Numerous students stay away from school Friday
The Medford School District's four secondary schools saw significant drops in student attendance Friday following a week of Internet-fueled rumors of potential violence on Dec. 21.
Nearly 60 percent of North Medford High School's 1,677-student body, and nearly 49 percent of South Medford's 1,767 students, were no-shows.
"I really do have to think that the fear generated by the rumors did impact them," Superintendent Phil Long said. "That is a significant absenteeism rate."
Hedrick and McLoughlin middle schools also took hits, with 23 percent of Hedrick's 946 students and 43 percent of McLoughlin's 834 students reporting absent.
The last day before holiday break typically sees fewer students in the classroom, but 2012's numbers were significantly higher when compared to previous years, Long said. In 2011, both high schools reported an absentee rate of a little more than 11 percent.
There was no change to the absentee policy on Friday. If students did not show up and did not have parental consent, they were marked absent.
The slew of rumors about potential violence at public schools on the last day of the Mayan calendar exploded nationwide on social-networking websites such as Facebook and Twitter this past week.
The rumors were fueled by the shooting deaths of 20 elementary school children and six adults in Newtown, Conn., on Dec. 14 and wild speculation that the last day of the Mayan calendar would mean the end of the world.
The Associated Press reported Friday that three Oregon school districts closed for the day at least in part because of the rumors.

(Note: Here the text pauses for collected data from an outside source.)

<file path="src/lpfd_pkg.sv">
// Package with the shared types and constants of the length-prefixed frame decoder.
package lpfd_pkg;

  localparam int unsigned HDR_BYTES = 16;
  localparam int unsigned LEN_END = 4;
  localparam int unsigned TYPE_END = 8;
  localparam int unsigned IDX_W = $clog2(HDR_BYTES);

  localparam logic [31:0] MAX_BODY_RESET = 32'd65536;

  localparam logic [1:0] KIND_HEADER = 2'd0;
  localparam logic [1:0] KIND_PAYLOAD = 2'd1;
  localparam logic [1:0] KIND_ERROR = 2'd2;

  typedef enum logic [1:0] {
    PH_HEADER  = 2'd0,
    PH_PAYLOAD = 2'd1,
    PH_DROP    = 2'd2
  } phase_t;

  typedef struct packed {
    logic [1:0]  kind;
    logic [31:0] msg_type;
    logic [63:0] msg_id;
    logic [31:0] body_length;
    logic [7:0]  payload_byte;
    logic        last;
  } result_t;

endpackage

</file>
<file path="src/length_prefixed_frame_decoder.sv">
// Top level of the length-prefixed frame decoder: header parser and payload counter.
//
// The block takes a byte stream on data_byte, one byte per item, accepted at a
// clock edge with data_valid high and data_stall low. Each message starts with
// a 16-byte big-endian header: body length, message type and message id.
// After the last header byte one result item comes out: a header result, or a
// length error when the body length exceeds max_body_length. Each payload byte
// then gives one payload result; last marks the final item of a message.
// After a length error every byte is consumed without a result until reset.
// A result appears on the output channel in the cycle after the byte that causes
// it is accepted, and one byte is accepted in every cycle with data_valid high and data_stall low.
// The output register holds a result while result_stall is high; data_stall is
// raised only while that register is full and the receiver stalls.
// Reset sets max_body_length to 65536 and returns to the header phase.
// cfg_we writes cfg_data into max_body_length; it is used at the next header.
module length_prefixed_frame_decoder
  import lpfd_pkg::*;
(
  input  logic        clk,
  input  logic        rst,
  input  logic        cfg_we,
  input  logic [31:0] cfg_data,
  input  logic        data_valid,
  output logic        data_stall,
  input  logic [7:0]  data_byte,
  output logic        result_valid,
  input  logic        result_stall,
  output logic [1:0]  kind,
  output logic [31:0] msg_type,
  output logic [63:0] msg_id,
  output logic [31:0] body_length,
  output logic [7:0]  payload_byte,
  output logic        last
);

  logic [31:0]      max_body_length;
  phase_t           phase, phase_next;
  logic [IDX_W-1:0] header_index, header_index_next;
  logic [31:0]      length_shift, length_shift_next;
  logic [31:0]      type_shift, type_shift_next;
  logic [63:0]      id_shift, id_shift_next;
  logic [31:0]      bytes_remaining, bytes_remaining_next;
  logic             accept;
  logic             emit;
  result_t          res;
  result_t          held;

  assign data_stall = result_valid & result_stall;
  assign accept = data_valid & ~data_stall;

  always_ff @(posedge clk) begin
    if (rst) begin
      max_body_length <= MAX_BODY_RESET;
    end else if (cfg_we) begin
      max_body_length <= cfg_data;
    end
  end

  always_ff @(posedge clk) begin
    if (rst) begin
      phase           <= PH_HEADER;
      header_index    <= '0;
      length_shift    <= '0;
      type_shift      <= '0;
      id_shift        <= '0;
      bytes_remaining <= '0;
    end else if (accept) begin
      phase           <= phase_next;
      header_index    <= header_index_next;
      length_shift    <= length_shift_next;
      type_shift      <= type_shift_next;
      id_shift        <= id_shift_next;
      bytes_remaining <= bytes_remaining_next;
    end
  end

  always_comb begin
    phase_next           = phase;
    header_index_next    = header_index;
    length_shift_next    = length_shift;
    type_shift_next      = type_shift;
    id_shift_next        = id_shift;
    bytes_remaining_next = bytes_remaining;
    emit                 = 1'b0;
    res                  = '0;
    case (phase)
      PH_PAYLOAD: begin
        bytes_remaining_next = bytes_remaining - 32'd1;
        emit                 = 1'b1;
        res.kind             = KIND_PAYLOAD;
        res.payload_byte     = data_byte;
        res.last             = (bytes_remaining_next == '0);
        if (bytes_remaining_next == '0) begin
          phase_next = PH_HEADER;
        end
      end
      PH_HEADER: begin
        header_index_next = header_index + 1'b1;
        if (header_index < IDX_W'(LEN_END)) begin
          length_shift_next = {length_shift[23:0], data_byte};
        end else if (header_index < IDX_W'(TYPE_END)) begin
          type_shift_next = {type_shift[23:0], data_byte};
        end else begin
          id_shift_next = {id_shift[55:0], data_byte};
        end
        if (header_index == IDX_W'(HDR_BYTES - 1)) begin
          emit = 1'b1;
          if (length_shift > max_body_length) begin
            phase_next      = PH_DROP;
            res.kind        = KIND_ERROR;
            res.body_length = length_shift;
            res.last        = 1'b1;
          end else begin
            res.kind        = KIND_HEADER;
            res.msg_type    = type_shift;
            res.msg_id      = id_shift_next;
            res.body_length = length_shift;
            res.last        = (length_shift == '0);
            if (length_shift != '0) begin
              phase_next           = PH_PAYLOAD;
              bytes_remaining_next = length_shift;
            end
          end
        end
      end
      default: begin
        emit = 1'b0;
      end
    endcase
  end

  lpfd_out_stage u_out_stage (
    .clk          (clk),
    .rst          (rst),
    .load         (accept & emit),
    .res          (res),
    .result_stall (result_stall),
    .result_valid (result_valid),
    .held         (held)
  );

  assign kind         = held.kind;
  assign msg_type     = held.msg_type;
  assign msg_id       = held.msg_id;
  assign body_length  = held.body_length;
  assign payload_byte = held.payload_byte;
  assign last         = held.last;

endmodule

</file>
<file path="src/lpfd_out_stage.sv">
// Output register that holds one result item until the receiver takes it.
module lpfd_out_stage
  import lpfd_pkg::*;
(
  input  logic    clk,
  input  logic    rst,
  input  logic    load,
  input  result_t res,
  input  logic    result_stall,
  output logic    result_valid,
  output result_t held
);

  always_ff @(posedge clk) begin
    if (rst) begin
      result_valid <= 1'b0;
    end else if (load) begin
      result_valid <= 1'b1;
    end else if (!result_stall) begin
      result_valid <= 1'b0;
    end
  end

  always_ff @(posedge clk) begin
    if (load) begin
      held <= res;
    end
  end

endmodule
</file>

District closures were reported for Washington, Lincoln and Jefferson counties.
Locally, police investigated numerous rumors but found no substantiated threats. Medford police offered up extra patrols as a precaution, and school staff reviewed safety procedures. No incidents were reported throughout the day, school officials said.
"Schools up and running in Medford. People seem to appreciate the increased police presence, although some are stopping and making sure it's all precautionary," South Medford High School Resource Officer Mike Jackson posted on his Facebook page Friday morning.
A letter to parents posted on the South Medford High School website reported a student had brought an Airsoft gun, which fires plastic BBs, to school Wednesday. Following a tip, the weapon was confiscated by police, and the student was suspended, pending possible expulsion. Police and school staff believe the student did not have the intent to harm others.
"There's no good time for something like that, but this week especially," said South Medford Principal Kevin Campbell.
He added he was pleased at how the day went.
"School is still one of the safest places kids can be," Campbell said. "I'd much rather have a kid in school than have them outside of school."